# [Aim of the task]
Of the lines below, count those containing the word "forms". Reply with the number alone.

Saved entries:
[config.mk]
export PLATFORM = sky130hd
export DESIGN_NAME = csd_core
export DESIGN_NICKNAME = d
export VERILOG_FILES = /design/src/csd_alu.v /design/src/csd_core.v
export VERILOG_INCLUDE_DIRS = /design/src /design/src/src
export SDC_FILE = /design/constraint.sdc
export NUM_CORES = 1
export LEC_CHECK = 0
export CORE_AREA = 2 2 192 194
export CTS_CLUSTER_DIAMETER = 150
export DETAILED_ROUTE_END_ITERATION = 6
export DIE_AREA = 0 0 194 196
export DONT_BUFFER_PORTS = 1
export PLACE_DENSITY = 0.5
export REMOVE_ABC_BUFFERS = 1
export SLEW_MARGIN = 20
export SYNTH_ARGS = -nofsm -noshare
export SYNTH_HDL_FRONTEND = slang
export SYNTH_SLANG_ARGS = --single-unit
[constraint.sdc]
create_clock -name i_clk -period 10.24 [get_ports i_clk]
set_input_delay 0 -clock i_clk [delete_from_list [all_inputs] [get_ports i_clk]]
set_output_delay 0 -clock i_clk [all_outputs]
set_load 0.02 [all_outputs]
[src/csd_defines.vh]
// Purpose: shared constants of the arithmetic and shift decoder
// Assumes: included by bare name, definitions only
// Notes:   cycle templates hold one 2-bit bus kind per step, step 0 lowest
`ifndef CSD_DEFINES_VH
`define CSD_DEFINES_VH
// ****************************************
// opcodes and opcode nibbles
// ****************************************
`define CSD_OPC_PREFIX    8'h9e
`define CSD_OPC_SP_ADD    8'ha7
`define CSD_OPC_HX_ADD    8'haf
`define CSD_LO_ADC        4'h9
`define CSD_LO_ADD        4'hb
`define CSD_LO_AND        4'h4
`define CSD_LO_SHL        4'h8
`define CSD_LO_SHR        4'h7
`define CSD_HI_IMM        4'ha
`define CSD_HI_DIR        4'hb
`define CSD_HI_EXT        4'hc
`define CSD_HI_IX2        4'hd
`define CSD_HI_IX1        4'he
`define CSD_HI_IX         4'hf
`define CSD_HI_SH_DIR     4'h3
`define CSD_HI_SH_ACC     4'h4
`define CSD_HI_SH_XLO     4'h5
`define CSD_HI_SH_IX1     4'h6
`define CSD_HI_SH_IX      4'h7
// ****************************************
// addressing modes and operation classes
// ****************************************
`define CSD_M_IMM         4'h0
`define CSD_M_DIR         4'h1
`define CSD_M_EXT         4'h2
`define CSD_M_IX2         4'h3
`define CSD_M_IX1         4'h4
`define CSD_M_IX          4'h5
`define CSD_M_SP2         4'h6
`define CSD_M_SP1         4'h7
`define CSD_M_INH         4'h8
`define CSD_C_NOP         3'h0
`define CSD_C_ADC         3'h1
`define CSD_C_ADD         3'h2
`define CSD_C_AND         3'h3
`define CSD_C_SHL         3'h4
`define CSD_C_SHR         3'h5
`define CSD_C_SPI         3'h6
`define CSD_C_HXI         3'h7
// ****************************************
// bus cycle kinds and cycle templates
// ****************************************
`define CSD_K_P           2'h0
`define CSD_K_R           2'h1
`define CSD_K_F           2'h2
`define CSD_K_W           2'h3
`define CSD_TPL_PP        12'h000
`define CSD_TPL_RPP       12'h001
`define CSD_TPL_PRPP      12'h004
`define CSD_TPL_RFP       12'h009
`define CSD_TPL_PPRPP     12'h010
`define CSD_TPL_RFW       12'h039
`define CSD_TPL_PRFWPP    12'h0e4
`define CSD_LEN_IMM       3'h2
`define CSD_LEN_DIR       3'h3
`define CSD_LEN_EXT       3'h4
`define CSD_LEN_IX2       3'h4
`define CSD_LEN_IX1       3'h3
`define CSD_LEN_IX        3'h3
`define CSD_LEN_SP2       3'h5
`define CSD_LEN_SP1       3'h4
`define CSD_LEN_SH_DIR    3'h5
`define CSD_LEN_SH_INH    3'h1
`define CSD_LEN_SH_IX1    3'h5
`define CSD_LEN_SH_IX     3'h4
`define CSD_LEN_SH_SP1    3'h6
`define CSD_LEN_NOP       3'h1
// ****************************************
// register port map and reset values
// ****************************************
`define CSD_REG_CTRL      4'h0
`define CSD_REG_ACC       4'h1
`define CSD_REG_IDX_HI    4'h2
`define CSD_REG_IDX_LO    4'h3
`define CSD_REG_SP_HI     4'h4
`define CSD_REG_SP_LO     4'h5
`define CSD_REG_FLAGS     4'h6
`define CSD_REG_FP_HI     4'h7
`define CSD_REG_FP_LO     4'h8
`define CSD_RST_FLAGS     8'h68
`define CSD_RST_SP        16'h00ff
`define CSD_RST_FP        16'h0000
`define CSD_FLAGS_ONES    8'h60
`define CSD_F_V           7
`define CSD_F_H           4
`define CSD_F_N           2
`define CSD_F_Z           1
`define CSD_F_C           0
`endif

[src/csd_alu.v]
// Purpose: 8-bit arithmetic, logic and shift unit with flag update
// Assumes: purely combinational, fed by the sequencer
// Notes:   flags not named by the class pass through untouched
`include "csd_defines.vh"
module csd_alu (
  input  wire [2:0] i_cls,
  input  wire [7:0] i_a,
  input  wire [7:0] i_m,
  input  wire [7:0] i_flags,
  output reg  [7:0] o_res,
  output reg  [7:0] o_flags
);
  reg [8:0] sum;
  always @* begin
    sum     = 9'h000;
    o_res   = i_a;
    o_flags = i_flags;
    case (i_cls)
      `CSD_C_ADC, `CSD_C_ADD: begin
        sum = {1'b0, i_a} + {1'b0, i_m}
            + {8'h00, (i_cls == `CSD_C_ADC) & i_flags[`CSD_F_C]};
        o_res = sum[7:0];
        o_flags[`CSD_F_H] = i_a[4] ^ i_m[4] ^ sum[4];
        o_flags[`CSD_F_C] = sum[8];
        o_flags[`CSD_F_V] = (i_a[7] & i_m[7] & ~sum[7])
                          | (~i_a[7] & ~i_m[7] & sum[7]);
      end
      `CSD_C_AND: begin
        o_res = i_a & i_m;
        o_flags[`CSD_F_V] = 1'b0;
      end
      `CSD_C_SHL: begin
        o_res = {i_m[6:0], 1'b0};
        o_flags[`CSD_F_C] = i_m[7];
        o_flags[`CSD_F_V] = i_m[6] ^ i_m[7];
      end
      `CSD_C_SHR: begin
        o_res = {i_m[7], i_m[7:1]};
        o_flags[`CSD_F_C] = i_m[0];
        o_flags[`CSD_F_V] = i_m[7] ^ i_m[0];
      end
      default: begin
        o_res = i_a;
      end
    endcase
    if (i_cls != `CSD_C_NOP && i_cls != `CSD_C_SPI && i_cls != `CSD_C_HXI) begin
      o_flags[`CSD_F_N] = o_res[7];
      o_flags[`CSD_F_Z] = (o_res == 8'h00);
    end
  end
endmodule // csd_alu

[src/csd_core.v]
// Purpose: decoder and sequencer for add, and, signed-add and shift opcodes
// Assumes: program/data memory answers a read in the same cycle
// Notes:   one bus cycle per clock; registers other than control writable only while halted
//
// Summary of operation
// - add with carry on opcodes a9..f9, stack forms 9e d9/e9
// - add without carry on opcodes ab..fb, stack forms 9e db/eb
// - a7 adds signed immediate to stack pointer, 2 cycles, flags kept
// - af adds signed immediate to index pair, 2 cycles, flags kept
// - and on opcodes a4..f4, stack forms 9e d4/e4
// - and stores a and m, clears overflow, sets negative and zero
// - left shift opcodes 38, 48, 58, 68, 78 and 9e 68
// - left shift takes 5, 1, 1, 5, 4 and 6 cycles by mode
// - right shift opcodes 37..77 and 9e 67, same cycle counts
// - each cycle is a fetch, read, write or free bus cycle
// - add with carry takes 2 immediate, 3 direct, 4 extended cycles
// - half-carry follows carry from bit 3 into bit 4 on adds
// - carry follows carry out of bit 7 on adds
`include "csd_defines.vh"
module csd_core #(
  parameter [15:0] FP_RESET = `CSD_RST_FP
) (
  input  wire        i_clk,
  input  wire        i_reset_n,
  input  wire [3:0]  i_reg_addr,
  input  wire [7:0]  i_reg_wdata,
  input  wire        i_reg_wr,
  input  wire        i_reg_rd,
  output reg  [7:0]  o_reg_rdata,
  output reg  [15:0] o_mem_addr,
  output wire        o_mem_rd,
  output wire        o_mem_wr,
  output wire [7:0]  o_mem_wdata,
  input  wire [7:0]  i_mem_rdata,
  output wire [1:0]  o_cycle_kind,
  output wire        o_insn_end
);
  // ****************************************
  // state
  // ****************************************
  reg [7:0]  acc_reg;
  reg [15:0] hx_reg;
  reg [15:0] sp_reg;
  reg [7:0]  flags_reg;
  reg [15:0] fp_reg;
  reg [7:0]  q0_reg;
  reg [7:0]  q1_reg;
  reg        fill_cnt_reg;
  reg        filled_reg;
  reg        run_reg;
  reg [2:0]  step_reg;
  reg [2:0]  cls_reg;
  reg [3:0]  mode_reg;
  reg        xsel_reg;
  reg [11:0] tpl_reg;
  reg [2:0]  len_reg;
  reg [7:0]  m_reg;

  // ****************************************
  // opcode decode from the instruction queue
  // ****************************************
  reg        pre;
  reg [7:0]  opc;
  reg [2:0]  d_cls;
  reg [3:0]  d_mode;
  reg        d_xsel;
  always @* begin
    pre    = (q0_reg == `CSD_OPC_PREFIX);
    opc    = pre ? q1_reg : q0_reg;
    d_cls  = `CSD_C_NOP;
    d_mode = `CSD_M_INH;
    d_xsel = 1'b0;
    if (!pre && opc == `CSD_OPC_SP_ADD) begin
      d_cls  = `CSD_C_SPI;
      d_mode = `CSD_M_IMM;
    end else if (!pre && opc == `CSD_OPC_HX_ADD) begin
      d_cls  = `CSD_C_HXI;
      d_mode = `CSD_M_IMM;
    end else if ((opc[3:0] == `CSD_LO_ADC || opc[3:0] == `CSD_LO_ADD ||
                  opc[3:0] == `CSD_LO_AND) && opc[7:4] >= `CSD_HI_IMM) begin
      if (opc[3:0] == `CSD_LO_ADC) begin
        d_cls = `CSD_C_ADC;
      end else if (opc[3:0] == `CSD_LO_ADD) begin
        d_cls = `CSD_C_ADD;
      end else begin
        d_cls = `CSD_C_AND;
      end
      if (pre) begin
        if (opc[7:4] == `CSD_HI_IX2) begin
          d_mode = `CSD_M_SP2;
        end else if (opc[7:4] == `CSD_HI_IX1) begin
          d_mode = `CSD_M_SP1;
        end else begin
          d_cls = `CSD_C_NOP;
        end
      end else begin
        case (opc[7:4])
          `CSD_HI_IMM: d_mode = `CSD_M_IMM;
          `CSD_HI_DIR: d_mode = `CSD_M_DIR;
          `CSD_HI_EXT: d_mode = `CSD_M_EXT;
          `CSD_HI_IX2: d_mode = `CSD_M_IX2;
          `CSD_HI_IX1: d_mode = `CSD_M_IX1;
          default:     d_mode = `CSD_M_IX;
        endcase
      end
    end else if ((opc[3:0] == `CSD_LO_SHL || opc[3:0] == `CSD_LO_SHR) &&
                 opc[7:4] >= `CSD_HI_SH_DIR && opc[7:4] <= `CSD_HI_SH_IX) begin
      d_cls = (opc[3:0] == `CSD_LO_SHL) ? `CSD_C_SHL : `CSD_C_SHR;
      if (pre) begin
        if (opc[7:4] == `CSD_HI_SH_IX1) begin
          d_mode = `CSD_M_SP1;
        end else begin
          d_cls = `CSD_C_NOP;
        end
      end else begin
        case (opc[7:4])
          `CSD_HI_SH_DIR: d_mode = `CSD_M_DIR;
          `CSD_HI_SH_ACC: d_mode = `CSD_M_INH;
          `CSD_HI_SH_XLO: begin
            d_mode = `CSD_M_INH;
            d_xsel = 1'b1;
          end
          `CSD_HI_SH_IX1: d_mode = `CSD_M_IX1;
          default:        d_mode = `CSD_M_IX;
        endcase
      end
    end
  end

  // ****************************************
  // cycle template per class and mode
  // ****************************************
  reg [11:0] d_tpl;
  reg [2:0]  d_len;
  wire       d_rmw = (d_cls == `CSD_C_SHL) || (d_cls == `CSD_C_SHR);
  always @* begin
    d_tpl = `CSD_TPL_PP;
    d_len = `CSD_LEN_NOP;
    if (d_cls == `CSD_C_NOP) begin
      d_len = `CSD_LEN_NOP;
    end else if (d_rmw) begin
      case (d_mode)
        `CSD_M_DIR: begin
          d_tpl = `CSD_TPL_RFW;
          d_len = `CSD_LEN_SH_DIR;
        end
        `CSD_M_IX1: begin
          d_tpl = `CSD_TPL_RFW;
          d_len = `CSD_LEN_SH_IX1;
        end
        `CSD_M_IX: begin
          d_tpl = `CSD_TPL_RFW;
          d_len = `CSD_LEN_SH_IX;
        end
        `CSD_M_SP1: begin
          d_tpl = `CSD_TPL_PRFWPP;
          d_len = `CSD_LEN_SH_SP1;
        end
        default: begin
          d_tpl = `CSD_TPL_PP;
          d_len = `CSD_LEN_SH_INH;
        end
      endcase
    end else begin
      case (d_mode)
        `CSD_M_DIR: begin
          d_tpl = `CSD_TPL_RPP;
          d_len = `CSD_LEN_DIR;
        end
        `CSD_M_EXT: begin
          d_tpl = `CSD_TPL_PRPP;
          d_len = `CSD_LEN_EXT;
        end
        `CSD_M_IX2: begin
          d_tpl = `CSD_TPL_PRPP;
          d_len = `CSD_LEN_IX2;
        end
        `CSD_M_IX1: begin
          d_tpl = `CSD_TPL_RPP;
          d_len = `CSD_LEN_IX1;
        end
        `CSD_M_IX: begin
          d_tpl = `CSD_TPL_RFP;
          d_len = `CSD_LEN_IX;
        end
        `CSD_M_SP2: begin
          d_tpl = `CSD_TPL_PPRPP;
          d_len = `CSD_LEN_SP2;
        end
        `CSD_M_SP1: begin
          d_tpl = `CSD_TPL_PRPP;
          d_len = `CSD_LEN_SP1;
        end
        default: begin
          d_tpl = `CSD_TPL_PP;
          d_len = `CSD_LEN_IMM;
        end
      endcase
    end
  end

  // ****************************************
  // current step and bus cycle
  // ****************************************
  // step 0 decodes live from the queue; later steps use the latched copy,
  // since operand fetches shift the queue under the decoder
  wire        first  = (step_reg == 3'h0);
  wire [2:0]  c_cls  = first ? d_cls  : cls_reg;
  wire [3:0]  c_mode = first ? d_mode : mode_reg;
  wire        c_xsel = first ? d_xsel : xsel_reg;
  wire [11:0] c_tpl  = first ? d_tpl  : tpl_reg;
  wire [2:0]  c_len  = first ? d_len  : len_reg;
  wire        go     = filled_reg && (run_reg || !first);
  wire [1:0]  kind   = c_tpl[{step_reg, 1'b0} +: 2];
  wire        last   = go && (step_reg == c_len - 3'h1);
  wire        fetch  = !filled_reg || (go && kind == `CSD_K_P);
  wire        hold   = first && !run_reg;

  reg [15:0] ea;
  always @* begin
    case (c_mode)
      `CSD_M_DIR: ea = {8'h00, q1_reg};
      `CSD_M_EXT: ea = {q0_reg, q1_reg};
      `CSD_M_IX2: ea = hx_reg + {q0_reg, q1_reg};
      `CSD_M_IX1: ea = hx_reg + {8'h00, q1_reg};
      `CSD_M_IX:  ea = hx_reg;
      `CSD_M_SP2: ea = sp_reg + {q0_reg, q1_reg};
      `CSD_M_SP1: ea = sp_reg + {8'h00, q1_reg};
      default:    ea = fp_reg;
    endcase
    o_mem_addr = fetch ? fp_reg : ea;
  end

  assign o_mem_rd     = fetch || (go && kind == `CSD_K_R);
  assign o_mem_wr     = go && kind == `CSD_K_W;
  assign o_cycle_kind = fetch ? `CSD_K_P : (go ? kind : `CSD_K_F);
  assign o_insn_end   = last;

  // ****************************************
  // arithmetic unit
  // ****************************************
  wire [7:0] alu_m = (c_mode == `CSD_M_INH) ? (c_xsel ? hx_reg[7:0] : acc_reg)
                                            : m_reg;
  wire [7:0] alu_res;
  wire [7:0] alu_flags;
  csd_alu u_alu (
    .i_cls   (c_cls),
    .i_a     (acc_reg),
    .i_m     (alu_m),
    .i_flags (flags_reg),
    .o_res   (alu_res),
    .o_flags (alu_flags)
  );
  assign o_mem_wdata = alu_res;
  wire [15:0] imm_sx = {{8{m_reg[7]}}, m_reg};
  wire        reg_ok = i_reg_wr && hold;

  // ****************************************
  // sequencer and registers
  // ****************************************
  always @(posedge i_clk or negedge i_reset_n) begin
    if (!i_reset_n) begin
      acc_reg      <= 8'h00;
      hx_reg       <= 16'h0000;
      sp_reg       <= `CSD_RST_SP;
      flags_reg    <= `CSD_RST_FLAGS;
      fp_reg       <= FP_RESET;
      q0_reg       <= 8'h00;
      q1_reg       <= 8'h00;
      fill_cnt_reg <= 1'b0;
      filled_reg   <= 1'b0;
      run_reg      <= 1'b0;
      step_reg     <= 3'h0;
      cls_reg      <= `CSD_C_NOP;
      mode_reg     <= `CSD_M_INH;
      xsel_reg     <= 1'b0;
      tpl_reg      <= `CSD_TPL_PP;
      len_reg      <= `CSD_LEN_NOP;
      m_reg        <= 8'h00;
      o_reg_rdata  <= 8'h00;
    end else begin
      if (fetch) begin
        fp_reg <= fp_reg + 16'h0001;
        q0_reg <= q1_reg;
        q1_reg <= i_mem_rdata;
        if (!filled_reg) begin
          fill_cnt_reg <= 1'b1;
          filled_reg   <= fill_cnt_reg;
        end
      end
      if (go) begin
        step_reg <= last ? 3'h0 : step_reg + 3'h1;
        if (first) begin
          cls_reg  <= d_cls;
          mode_reg <= d_mode;
          xsel_reg <= d_xsel;
          tpl_reg  <= d_tpl;
          len_reg  <= d_len;
          m_reg    <= q1_reg;
        end
        if (kind == `CSD_K_R) begin
          m_reg <= i_mem_rdata;
        end
        if (kind == `CSD_K_W) begin
          flags_reg <= alu_flags | `CSD_FLAGS_ONES;
        end
      end
      if (last) begin
        case (c_cls)
          `CSD_C_ADC, `CSD_C_ADD, `CSD_C_AND: begin
            acc_reg   <= alu_res;
            flags_reg <= alu_flags | `CSD_FLAGS_ONES;
          end
          `CSD_C_SPI: sp_reg <= sp_reg + imm_sx;
          `CSD_C_HXI: hx_reg <= hx_reg + imm_sx;
          `CSD_C_SHL, `CSD_C_SHR: begin
            if (c_mode == `CSD_M_INH) begin
              if (c_xsel) begin
                hx_reg[7:0] <= alu_res;
              end else begin
                acc_reg <= alu_res;
              end
              flags_reg <= alu_flags | `CSD_FLAGS_ONES;
            end
          end
          default: begin
          end
        endcase
      end
      // register port writes other than control only land while halted between instructions,
      // so they never race the sequencer
      if (i_reg_wr && i_reg_addr == `CSD_REG_CTRL) begin
        run_reg <= i_reg_wdata[0];
      end
      if (reg_ok) begin
        if (i_reg_addr == `CSD_REG_ACC) begin
          acc_reg <= i_reg_wdata;
        end else if (i_reg_addr == `CSD_REG_IDX_HI) begin
          hx_reg[15:8] <= i_reg_wdata;
        end else if (i_reg_addr == `CSD_REG_IDX_LO) begin
          hx_reg[7:0] <= i_reg_wdata;
        end else if (i_reg_addr == `CSD_REG_SP_HI) begin
          sp_reg[15:8] <= i_reg_wdata;
        end else if (i_reg_addr == `CSD_REG_SP_LO) begin
          sp_reg[7:0] <= i_reg_wdata;
        end else if (i_reg_addr == `CSD_REG_FLAGS) begin
          flags_reg <= i_reg_wdata | `CSD_FLAGS_ONES;
        end else if (i_reg_addr == `CSD_REG_FP_HI) begin
          fp_reg[15:8] <= i_reg_wdata;
          fill_cnt_reg <= 1'b0;
          filled_reg   <= 1'b0;
        end else if (i_reg_addr == `CSD_REG_FP_LO) begin
          fp_reg[7:0]  <= i_reg_wdata;
          fill_cnt_reg <= 1'b0;
          filled_reg   <= 1'b0;
        end
      end
      if (i_reg_rd) begin
        if (i_reg_addr == `CSD_REG_CTRL) begin
          o_reg_rdata <= {5'h00, filled_reg, !first, run_reg};
        end else if (i_reg_addr == `CSD_REG_ACC) begin
          o_reg_rdata <= acc_reg;
        end else if (i_reg_addr == `CSD_REG_IDX_HI) begin
          o_reg_rdata <= hx_reg[15:8];
        end else if (i_reg_addr == `CSD_REG_IDX_LO) begin
          o_reg_rdata <= hx_reg[7:0];
        end else if (i_reg_addr == `CSD_REG_SP_HI) begin
          o_reg_rdata <= sp_reg[15:8];
        end else if (i_reg_addr == `CSD_REG_SP_LO) begin
          o_reg_rdata <= sp_reg[7:0];
        end else if (i_reg_addr == `CSD_REG_FLAGS) begin
          o_reg_rdata <= flags_reg;
        end else if (i_reg_addr == `CSD_REG_FP_HI) begin
          o_reg_rdata <= fp_reg[15:8];
        end else if (i_reg_addr == `CSD_REG_FP_LO) begin
          o_reg_rdata <= fp_reg[7:0];
        end else begin
          o_reg_rdata <= 8'h00;
        end
      end
    end
  end
endmodule // csd_core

# [Result below]
3